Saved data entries
□ □ □ □ □
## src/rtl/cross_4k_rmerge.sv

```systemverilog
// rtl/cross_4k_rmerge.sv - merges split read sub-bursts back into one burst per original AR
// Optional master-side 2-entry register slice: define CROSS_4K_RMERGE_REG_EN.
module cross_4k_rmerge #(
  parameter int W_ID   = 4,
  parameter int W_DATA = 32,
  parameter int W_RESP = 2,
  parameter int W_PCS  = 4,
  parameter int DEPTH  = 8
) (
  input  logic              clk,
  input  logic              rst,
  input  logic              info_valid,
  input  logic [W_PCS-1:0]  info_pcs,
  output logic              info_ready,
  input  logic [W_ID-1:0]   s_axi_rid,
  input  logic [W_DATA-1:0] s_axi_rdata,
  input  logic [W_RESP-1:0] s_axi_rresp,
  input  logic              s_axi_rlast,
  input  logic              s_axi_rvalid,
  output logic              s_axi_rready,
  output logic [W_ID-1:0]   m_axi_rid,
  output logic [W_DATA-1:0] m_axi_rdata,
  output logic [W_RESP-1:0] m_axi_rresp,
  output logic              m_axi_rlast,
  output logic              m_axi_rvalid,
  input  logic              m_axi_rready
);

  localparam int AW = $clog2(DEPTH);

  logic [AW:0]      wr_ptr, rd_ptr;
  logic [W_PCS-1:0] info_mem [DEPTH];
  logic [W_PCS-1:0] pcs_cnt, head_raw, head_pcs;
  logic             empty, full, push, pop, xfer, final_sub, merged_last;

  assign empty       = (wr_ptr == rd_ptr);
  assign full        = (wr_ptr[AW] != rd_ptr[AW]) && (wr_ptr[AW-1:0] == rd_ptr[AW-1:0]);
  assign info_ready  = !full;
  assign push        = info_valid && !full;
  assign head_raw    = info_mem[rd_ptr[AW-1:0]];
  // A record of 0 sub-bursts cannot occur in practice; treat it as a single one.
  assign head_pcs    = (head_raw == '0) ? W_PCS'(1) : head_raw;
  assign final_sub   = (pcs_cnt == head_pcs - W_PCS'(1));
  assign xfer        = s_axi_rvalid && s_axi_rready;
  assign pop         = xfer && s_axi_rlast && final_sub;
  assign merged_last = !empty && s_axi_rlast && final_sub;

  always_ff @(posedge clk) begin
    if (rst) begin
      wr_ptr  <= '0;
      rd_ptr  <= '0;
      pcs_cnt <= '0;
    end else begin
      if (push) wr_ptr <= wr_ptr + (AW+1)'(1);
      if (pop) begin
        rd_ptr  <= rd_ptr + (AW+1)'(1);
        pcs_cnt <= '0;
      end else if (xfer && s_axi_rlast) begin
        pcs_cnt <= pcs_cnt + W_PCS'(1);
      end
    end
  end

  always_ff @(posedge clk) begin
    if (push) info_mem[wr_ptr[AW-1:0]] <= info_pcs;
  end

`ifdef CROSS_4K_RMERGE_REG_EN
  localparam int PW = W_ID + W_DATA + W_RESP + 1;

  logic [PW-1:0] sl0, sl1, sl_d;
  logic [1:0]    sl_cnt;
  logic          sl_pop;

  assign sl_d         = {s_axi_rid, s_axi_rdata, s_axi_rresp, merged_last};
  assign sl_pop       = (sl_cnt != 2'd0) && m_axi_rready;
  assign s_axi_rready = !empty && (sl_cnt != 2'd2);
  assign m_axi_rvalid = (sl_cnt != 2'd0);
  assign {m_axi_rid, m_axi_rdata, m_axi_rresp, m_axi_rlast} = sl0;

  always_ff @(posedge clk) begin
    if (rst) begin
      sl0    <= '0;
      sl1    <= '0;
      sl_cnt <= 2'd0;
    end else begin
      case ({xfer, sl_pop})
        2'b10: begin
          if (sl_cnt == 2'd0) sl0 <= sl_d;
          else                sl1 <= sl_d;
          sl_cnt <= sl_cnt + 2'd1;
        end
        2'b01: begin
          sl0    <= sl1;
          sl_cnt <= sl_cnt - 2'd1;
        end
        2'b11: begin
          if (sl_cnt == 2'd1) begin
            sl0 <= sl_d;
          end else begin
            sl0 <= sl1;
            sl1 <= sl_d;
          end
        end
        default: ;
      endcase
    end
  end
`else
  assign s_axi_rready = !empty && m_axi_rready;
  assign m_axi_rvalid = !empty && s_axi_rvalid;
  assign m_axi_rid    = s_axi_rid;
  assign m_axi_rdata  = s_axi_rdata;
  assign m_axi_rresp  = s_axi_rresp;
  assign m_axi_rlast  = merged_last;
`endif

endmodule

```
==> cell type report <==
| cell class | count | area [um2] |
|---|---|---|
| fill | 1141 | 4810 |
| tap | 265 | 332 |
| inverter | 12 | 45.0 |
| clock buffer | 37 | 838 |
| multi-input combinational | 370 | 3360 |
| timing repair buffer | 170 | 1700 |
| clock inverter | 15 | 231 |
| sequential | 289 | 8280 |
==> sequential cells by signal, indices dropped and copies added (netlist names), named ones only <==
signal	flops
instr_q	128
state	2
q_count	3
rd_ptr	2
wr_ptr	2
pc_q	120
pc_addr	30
□ □ □ □ □
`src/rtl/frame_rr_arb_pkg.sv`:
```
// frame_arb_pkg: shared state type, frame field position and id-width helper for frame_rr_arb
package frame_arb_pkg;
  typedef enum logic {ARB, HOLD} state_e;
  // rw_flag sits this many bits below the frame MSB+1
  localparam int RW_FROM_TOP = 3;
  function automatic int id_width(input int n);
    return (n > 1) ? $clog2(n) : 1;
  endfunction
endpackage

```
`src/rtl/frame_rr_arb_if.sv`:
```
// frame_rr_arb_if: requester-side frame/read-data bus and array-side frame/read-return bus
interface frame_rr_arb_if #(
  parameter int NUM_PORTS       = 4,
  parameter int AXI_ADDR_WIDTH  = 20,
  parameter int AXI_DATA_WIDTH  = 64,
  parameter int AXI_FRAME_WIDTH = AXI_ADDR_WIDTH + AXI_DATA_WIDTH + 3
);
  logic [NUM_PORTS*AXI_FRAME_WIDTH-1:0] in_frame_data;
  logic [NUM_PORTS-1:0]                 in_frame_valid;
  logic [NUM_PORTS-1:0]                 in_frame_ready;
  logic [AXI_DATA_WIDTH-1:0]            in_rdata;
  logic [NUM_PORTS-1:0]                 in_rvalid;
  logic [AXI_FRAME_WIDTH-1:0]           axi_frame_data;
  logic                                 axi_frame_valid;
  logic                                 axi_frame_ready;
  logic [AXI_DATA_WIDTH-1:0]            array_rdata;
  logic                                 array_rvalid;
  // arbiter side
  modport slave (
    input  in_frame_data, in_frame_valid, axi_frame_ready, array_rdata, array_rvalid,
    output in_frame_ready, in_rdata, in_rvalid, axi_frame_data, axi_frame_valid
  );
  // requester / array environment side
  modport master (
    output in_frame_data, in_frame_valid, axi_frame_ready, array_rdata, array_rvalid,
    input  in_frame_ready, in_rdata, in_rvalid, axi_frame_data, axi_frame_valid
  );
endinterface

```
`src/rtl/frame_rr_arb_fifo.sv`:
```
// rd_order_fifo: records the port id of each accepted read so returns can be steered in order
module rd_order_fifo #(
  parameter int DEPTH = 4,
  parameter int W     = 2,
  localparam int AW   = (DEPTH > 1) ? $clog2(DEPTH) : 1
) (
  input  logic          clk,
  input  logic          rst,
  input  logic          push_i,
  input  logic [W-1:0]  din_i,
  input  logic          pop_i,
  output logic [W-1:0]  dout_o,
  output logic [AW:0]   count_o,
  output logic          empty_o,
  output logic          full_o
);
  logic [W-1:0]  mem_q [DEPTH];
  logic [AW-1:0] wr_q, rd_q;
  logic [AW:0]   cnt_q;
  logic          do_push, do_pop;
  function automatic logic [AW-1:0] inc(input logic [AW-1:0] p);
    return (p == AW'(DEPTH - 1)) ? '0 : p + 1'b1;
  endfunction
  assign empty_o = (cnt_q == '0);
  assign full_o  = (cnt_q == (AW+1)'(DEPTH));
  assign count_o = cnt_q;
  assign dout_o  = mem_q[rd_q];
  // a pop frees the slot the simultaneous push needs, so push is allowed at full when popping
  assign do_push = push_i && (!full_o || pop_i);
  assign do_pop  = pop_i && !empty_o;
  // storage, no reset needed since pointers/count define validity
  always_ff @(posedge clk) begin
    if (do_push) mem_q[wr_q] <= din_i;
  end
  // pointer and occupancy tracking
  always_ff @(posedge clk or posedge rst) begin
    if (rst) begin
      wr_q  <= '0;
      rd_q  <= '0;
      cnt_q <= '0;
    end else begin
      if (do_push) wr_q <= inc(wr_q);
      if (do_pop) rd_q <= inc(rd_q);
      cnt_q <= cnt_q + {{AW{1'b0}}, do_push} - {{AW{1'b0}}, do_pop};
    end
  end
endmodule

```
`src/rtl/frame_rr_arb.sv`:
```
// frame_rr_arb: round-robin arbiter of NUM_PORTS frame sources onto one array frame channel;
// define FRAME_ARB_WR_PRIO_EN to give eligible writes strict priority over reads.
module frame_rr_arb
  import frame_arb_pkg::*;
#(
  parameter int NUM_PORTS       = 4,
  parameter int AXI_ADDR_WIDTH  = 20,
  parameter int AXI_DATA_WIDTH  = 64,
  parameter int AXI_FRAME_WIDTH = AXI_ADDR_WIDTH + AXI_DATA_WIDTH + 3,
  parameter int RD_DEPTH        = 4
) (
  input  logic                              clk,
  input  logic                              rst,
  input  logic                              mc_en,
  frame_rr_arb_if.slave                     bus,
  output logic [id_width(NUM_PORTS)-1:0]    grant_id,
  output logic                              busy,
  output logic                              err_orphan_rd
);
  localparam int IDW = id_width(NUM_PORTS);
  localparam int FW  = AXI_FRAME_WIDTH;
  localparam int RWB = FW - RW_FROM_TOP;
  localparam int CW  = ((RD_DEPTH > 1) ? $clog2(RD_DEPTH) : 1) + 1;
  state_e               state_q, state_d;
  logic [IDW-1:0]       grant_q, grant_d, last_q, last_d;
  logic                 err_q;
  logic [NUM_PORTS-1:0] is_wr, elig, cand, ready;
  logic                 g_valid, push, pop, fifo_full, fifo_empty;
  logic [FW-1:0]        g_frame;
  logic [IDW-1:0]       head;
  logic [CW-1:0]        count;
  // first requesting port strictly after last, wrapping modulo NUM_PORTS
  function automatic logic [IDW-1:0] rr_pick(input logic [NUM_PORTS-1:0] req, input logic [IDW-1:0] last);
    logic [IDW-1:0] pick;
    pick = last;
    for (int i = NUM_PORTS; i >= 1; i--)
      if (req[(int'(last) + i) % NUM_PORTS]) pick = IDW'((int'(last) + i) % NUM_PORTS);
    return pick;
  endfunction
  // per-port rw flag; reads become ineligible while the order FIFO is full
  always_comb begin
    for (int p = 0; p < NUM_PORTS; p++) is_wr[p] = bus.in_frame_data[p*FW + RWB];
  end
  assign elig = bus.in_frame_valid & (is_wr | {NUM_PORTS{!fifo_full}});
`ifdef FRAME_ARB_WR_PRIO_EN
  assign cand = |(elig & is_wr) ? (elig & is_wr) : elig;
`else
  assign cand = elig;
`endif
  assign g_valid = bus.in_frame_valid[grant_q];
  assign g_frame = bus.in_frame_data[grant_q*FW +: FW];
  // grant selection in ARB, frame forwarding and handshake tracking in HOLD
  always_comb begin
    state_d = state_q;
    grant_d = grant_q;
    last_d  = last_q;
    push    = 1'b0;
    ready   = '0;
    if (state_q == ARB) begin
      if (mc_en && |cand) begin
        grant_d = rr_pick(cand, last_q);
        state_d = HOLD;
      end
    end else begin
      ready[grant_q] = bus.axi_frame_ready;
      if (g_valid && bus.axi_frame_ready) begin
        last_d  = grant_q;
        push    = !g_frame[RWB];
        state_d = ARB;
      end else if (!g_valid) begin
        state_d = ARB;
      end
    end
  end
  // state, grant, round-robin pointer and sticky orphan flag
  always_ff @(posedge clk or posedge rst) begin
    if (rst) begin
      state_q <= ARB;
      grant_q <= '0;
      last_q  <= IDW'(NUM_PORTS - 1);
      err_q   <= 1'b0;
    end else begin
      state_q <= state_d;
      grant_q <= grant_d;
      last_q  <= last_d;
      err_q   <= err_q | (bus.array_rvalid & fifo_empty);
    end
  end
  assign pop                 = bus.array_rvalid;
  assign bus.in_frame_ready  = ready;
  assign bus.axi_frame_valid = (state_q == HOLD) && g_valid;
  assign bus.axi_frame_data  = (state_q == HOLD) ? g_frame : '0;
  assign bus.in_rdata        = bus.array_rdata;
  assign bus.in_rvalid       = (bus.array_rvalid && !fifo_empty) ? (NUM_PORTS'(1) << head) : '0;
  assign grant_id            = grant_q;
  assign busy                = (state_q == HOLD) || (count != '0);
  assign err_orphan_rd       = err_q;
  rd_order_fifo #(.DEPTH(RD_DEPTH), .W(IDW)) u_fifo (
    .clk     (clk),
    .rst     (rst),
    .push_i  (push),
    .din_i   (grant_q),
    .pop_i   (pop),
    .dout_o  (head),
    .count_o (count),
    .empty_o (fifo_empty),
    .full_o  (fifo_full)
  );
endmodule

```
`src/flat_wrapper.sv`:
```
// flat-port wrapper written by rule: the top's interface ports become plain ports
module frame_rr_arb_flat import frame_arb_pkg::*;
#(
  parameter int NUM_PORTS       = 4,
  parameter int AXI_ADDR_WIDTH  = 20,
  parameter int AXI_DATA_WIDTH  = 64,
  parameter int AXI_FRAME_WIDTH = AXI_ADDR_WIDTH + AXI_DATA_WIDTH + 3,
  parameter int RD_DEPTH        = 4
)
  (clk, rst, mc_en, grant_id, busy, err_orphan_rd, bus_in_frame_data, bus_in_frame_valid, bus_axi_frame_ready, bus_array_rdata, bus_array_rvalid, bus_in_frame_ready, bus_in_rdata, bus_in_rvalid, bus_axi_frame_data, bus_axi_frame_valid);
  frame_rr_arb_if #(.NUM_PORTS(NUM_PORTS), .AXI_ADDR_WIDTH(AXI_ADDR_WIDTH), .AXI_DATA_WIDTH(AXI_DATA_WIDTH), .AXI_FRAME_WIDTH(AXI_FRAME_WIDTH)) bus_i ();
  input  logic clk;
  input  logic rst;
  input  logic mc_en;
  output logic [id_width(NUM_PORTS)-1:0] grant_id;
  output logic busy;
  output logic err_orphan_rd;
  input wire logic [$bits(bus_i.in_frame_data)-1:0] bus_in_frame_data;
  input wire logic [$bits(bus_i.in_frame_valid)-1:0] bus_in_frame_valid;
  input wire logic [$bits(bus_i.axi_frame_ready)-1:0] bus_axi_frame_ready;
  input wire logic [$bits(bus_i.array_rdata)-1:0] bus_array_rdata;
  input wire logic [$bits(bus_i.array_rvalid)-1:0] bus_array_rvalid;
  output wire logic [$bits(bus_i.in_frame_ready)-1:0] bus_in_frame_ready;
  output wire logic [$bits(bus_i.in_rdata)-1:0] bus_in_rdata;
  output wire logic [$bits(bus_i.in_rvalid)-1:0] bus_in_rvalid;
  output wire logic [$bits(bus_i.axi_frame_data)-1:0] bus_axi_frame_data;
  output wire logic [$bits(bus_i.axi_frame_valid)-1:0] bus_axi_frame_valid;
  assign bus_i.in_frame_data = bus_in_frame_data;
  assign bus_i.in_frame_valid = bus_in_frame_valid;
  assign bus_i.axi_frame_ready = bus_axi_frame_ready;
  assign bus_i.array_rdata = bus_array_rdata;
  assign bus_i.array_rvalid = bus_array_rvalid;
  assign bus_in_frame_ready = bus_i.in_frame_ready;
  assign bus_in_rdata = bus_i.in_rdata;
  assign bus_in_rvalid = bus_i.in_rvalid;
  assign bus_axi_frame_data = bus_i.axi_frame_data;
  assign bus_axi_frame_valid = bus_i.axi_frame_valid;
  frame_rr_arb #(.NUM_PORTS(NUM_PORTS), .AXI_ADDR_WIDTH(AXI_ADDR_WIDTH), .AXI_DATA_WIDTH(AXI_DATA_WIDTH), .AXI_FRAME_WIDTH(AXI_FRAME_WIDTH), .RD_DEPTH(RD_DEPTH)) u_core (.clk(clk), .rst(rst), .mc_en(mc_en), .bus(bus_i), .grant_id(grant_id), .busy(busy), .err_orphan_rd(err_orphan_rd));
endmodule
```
□ □ □ □ □
Exercise details:
Filter on the word "sequential": copy each matching line from the entries above.

Written response:
| sequential | 289 | 8280 |
==> sequential cells by signal, indices dropped and copies added (netlist names), named ones only <==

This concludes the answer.